Mr. Bhushan then proceeded to the scope of disclosures to be made with respect to the Collegium’s appointment of judges. He opposed the claim made by Mr. Venugopal that intra-Collegium deliberations should not be made public through the RTI, as it could strain the functioning of the Court and, further, harm the public dignity of the CJI’s office.
Mr. Bhushan submitted that public disclosures increase public confidence in the Supreme Court. He gave as an example the earlier roster system, which was kept from the public eye. He submitted that the new transparent roster system has increased public confidence in the institution.
Next, he referred to excerpts from the 2015 NJAC judgment, where judges spoke about the need for greater transparency in the Court’s functioning. He referred to Justice Lokur’s opinion (para 765), where the Justice reflected on an instance where the previous Chief Justice consulted with lawyers regarding appointments of judges. Justice Lokur stated that such consultations should be made public, after the appointmenst.
Next, he cited Justice Kurian Joseph’s NJAC opinion (para 990) where he categorically said that the present collegium functioning needs improvement and more transparency.
He took the Bench through Justice Chelameswar’s NJAC dissent (para 1220), where the Justice states the need for the collegium system to be more open and transparent.

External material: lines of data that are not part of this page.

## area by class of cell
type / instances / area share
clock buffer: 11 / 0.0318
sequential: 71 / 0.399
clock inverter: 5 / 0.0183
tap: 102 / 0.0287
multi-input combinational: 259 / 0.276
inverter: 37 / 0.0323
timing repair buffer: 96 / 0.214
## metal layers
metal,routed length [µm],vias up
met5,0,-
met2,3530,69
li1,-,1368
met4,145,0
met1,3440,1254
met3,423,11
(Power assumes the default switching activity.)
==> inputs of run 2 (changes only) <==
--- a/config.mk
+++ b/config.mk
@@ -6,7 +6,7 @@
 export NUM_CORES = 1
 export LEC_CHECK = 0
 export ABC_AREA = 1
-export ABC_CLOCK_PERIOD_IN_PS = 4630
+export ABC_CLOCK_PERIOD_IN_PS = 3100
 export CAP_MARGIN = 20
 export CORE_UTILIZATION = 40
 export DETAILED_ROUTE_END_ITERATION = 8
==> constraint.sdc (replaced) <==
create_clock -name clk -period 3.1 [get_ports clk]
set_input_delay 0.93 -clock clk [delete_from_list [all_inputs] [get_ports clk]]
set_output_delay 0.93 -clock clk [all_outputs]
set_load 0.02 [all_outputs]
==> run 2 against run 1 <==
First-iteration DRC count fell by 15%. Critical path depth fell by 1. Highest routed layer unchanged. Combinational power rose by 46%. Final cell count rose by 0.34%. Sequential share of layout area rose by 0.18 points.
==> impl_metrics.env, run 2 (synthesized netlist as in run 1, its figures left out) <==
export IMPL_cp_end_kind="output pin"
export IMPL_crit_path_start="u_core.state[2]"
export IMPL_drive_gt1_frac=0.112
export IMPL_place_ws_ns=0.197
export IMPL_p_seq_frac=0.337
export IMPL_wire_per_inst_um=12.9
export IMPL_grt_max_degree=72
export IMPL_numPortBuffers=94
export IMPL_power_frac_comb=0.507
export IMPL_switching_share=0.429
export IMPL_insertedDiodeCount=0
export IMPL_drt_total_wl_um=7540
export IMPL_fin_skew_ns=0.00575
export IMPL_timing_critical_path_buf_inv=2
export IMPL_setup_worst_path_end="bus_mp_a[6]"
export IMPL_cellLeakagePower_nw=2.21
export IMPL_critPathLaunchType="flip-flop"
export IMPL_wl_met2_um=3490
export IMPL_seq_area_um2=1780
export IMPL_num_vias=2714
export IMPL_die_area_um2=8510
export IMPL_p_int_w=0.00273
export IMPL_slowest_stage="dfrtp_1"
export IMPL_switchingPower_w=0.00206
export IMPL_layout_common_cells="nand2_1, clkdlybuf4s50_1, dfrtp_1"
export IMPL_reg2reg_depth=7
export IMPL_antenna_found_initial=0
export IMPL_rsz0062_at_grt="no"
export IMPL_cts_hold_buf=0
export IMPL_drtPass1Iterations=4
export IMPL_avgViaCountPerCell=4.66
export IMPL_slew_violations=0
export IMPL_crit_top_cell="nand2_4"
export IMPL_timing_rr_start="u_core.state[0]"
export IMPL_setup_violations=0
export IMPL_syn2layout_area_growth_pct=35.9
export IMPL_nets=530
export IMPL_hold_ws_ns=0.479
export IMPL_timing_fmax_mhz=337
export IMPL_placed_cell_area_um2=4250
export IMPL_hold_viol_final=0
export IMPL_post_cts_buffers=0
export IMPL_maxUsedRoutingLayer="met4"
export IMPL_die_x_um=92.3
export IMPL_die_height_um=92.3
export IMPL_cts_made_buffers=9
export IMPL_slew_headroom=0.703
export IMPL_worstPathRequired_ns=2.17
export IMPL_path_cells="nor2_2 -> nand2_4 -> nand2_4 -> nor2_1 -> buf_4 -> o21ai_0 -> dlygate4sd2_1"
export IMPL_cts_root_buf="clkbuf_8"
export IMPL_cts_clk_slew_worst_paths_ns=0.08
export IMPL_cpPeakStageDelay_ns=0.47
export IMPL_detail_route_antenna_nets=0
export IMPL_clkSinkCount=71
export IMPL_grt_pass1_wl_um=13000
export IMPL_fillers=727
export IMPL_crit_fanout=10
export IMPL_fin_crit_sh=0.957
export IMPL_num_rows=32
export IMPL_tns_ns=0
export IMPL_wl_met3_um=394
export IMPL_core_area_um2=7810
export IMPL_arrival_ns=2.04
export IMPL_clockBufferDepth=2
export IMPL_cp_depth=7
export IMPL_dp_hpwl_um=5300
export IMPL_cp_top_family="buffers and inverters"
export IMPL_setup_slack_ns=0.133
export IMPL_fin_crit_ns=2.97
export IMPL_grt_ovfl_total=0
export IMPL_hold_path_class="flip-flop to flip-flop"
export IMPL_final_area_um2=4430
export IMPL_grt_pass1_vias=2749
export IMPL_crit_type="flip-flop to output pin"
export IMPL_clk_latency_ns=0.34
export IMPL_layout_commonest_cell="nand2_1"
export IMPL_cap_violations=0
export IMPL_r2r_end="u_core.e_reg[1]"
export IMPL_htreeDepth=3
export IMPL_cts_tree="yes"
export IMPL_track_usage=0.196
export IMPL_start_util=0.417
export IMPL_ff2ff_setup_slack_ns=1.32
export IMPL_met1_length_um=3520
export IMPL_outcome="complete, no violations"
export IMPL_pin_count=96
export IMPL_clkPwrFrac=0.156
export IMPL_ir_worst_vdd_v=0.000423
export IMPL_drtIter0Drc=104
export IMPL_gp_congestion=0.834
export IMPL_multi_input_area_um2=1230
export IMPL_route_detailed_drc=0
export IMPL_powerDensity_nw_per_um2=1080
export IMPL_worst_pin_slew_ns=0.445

Bhushan submitted that it is apparent the NJAC judgment acknowledges the need to improve the collegium system. He submitted that making the Collegium more transparent through RTI disclosures would serve this purpose.
Next, he cited Association for Democratic Reforms, where the SC upheld a citizen’s right to know about public functionaries and candidates for office, including information about assets and criminal and educational background. The right to know is derived from freedom of speech and expression, Article 19 of the Constitution.
He also cited the 2015 judgment in RBI v. Jayantilal Mistry where the Court categorically dismissed the RBI’s fiduciary argument. The RBI held details of defaulting banks in a fiduciary capacity and argued that such information cannot be disclosed under Section 8(1)(e) of the RTI Act. The Court while explaining the ambit of ‘fiduciary relationship’ (para 57), held that the RBI should act independently to uphold public interest and serve the interest of transparency. Bhushan concluded that the CJI should not rely on Section 8(1)(e) of the RTI Act, to avoid disclosing information about other judges’ personal assets.
Mr. Bhushan mentioned various countries which appoint judges transparently and urged the Supreme Court of India to follow suit. He argued that the argument of judges’ privacy should not be invoked to stall asset declaration and such a declaration is clearly against public interest. He further said that the Lokpal Act mandates the disclosure of assets on the court’s website. He concluded by saying that “no demand for privacy can override public interest”.
Mr. Bhushan concluded by again referencing SP Gupta, submitting that as it was a 7 judge Bench decision it remains binding on this 5 judge Bench. He urged the Court to allow for disclosures pertaining to judicial appointments, submitting that not doing so would make it look hypocritical. He noted how the court encouraged other institutions to become more transparent and emphasised that the Court should apply this principle to itself.
Finally, AG KK Venugopal made a brief rejoinder. He argued that SP Gupta provides for exempting disclosures that affect the interests of third parties.
The Court reserved judgment in the matter. Note that Mr. Bhushan will file written submissions on Tuesday, 9th April.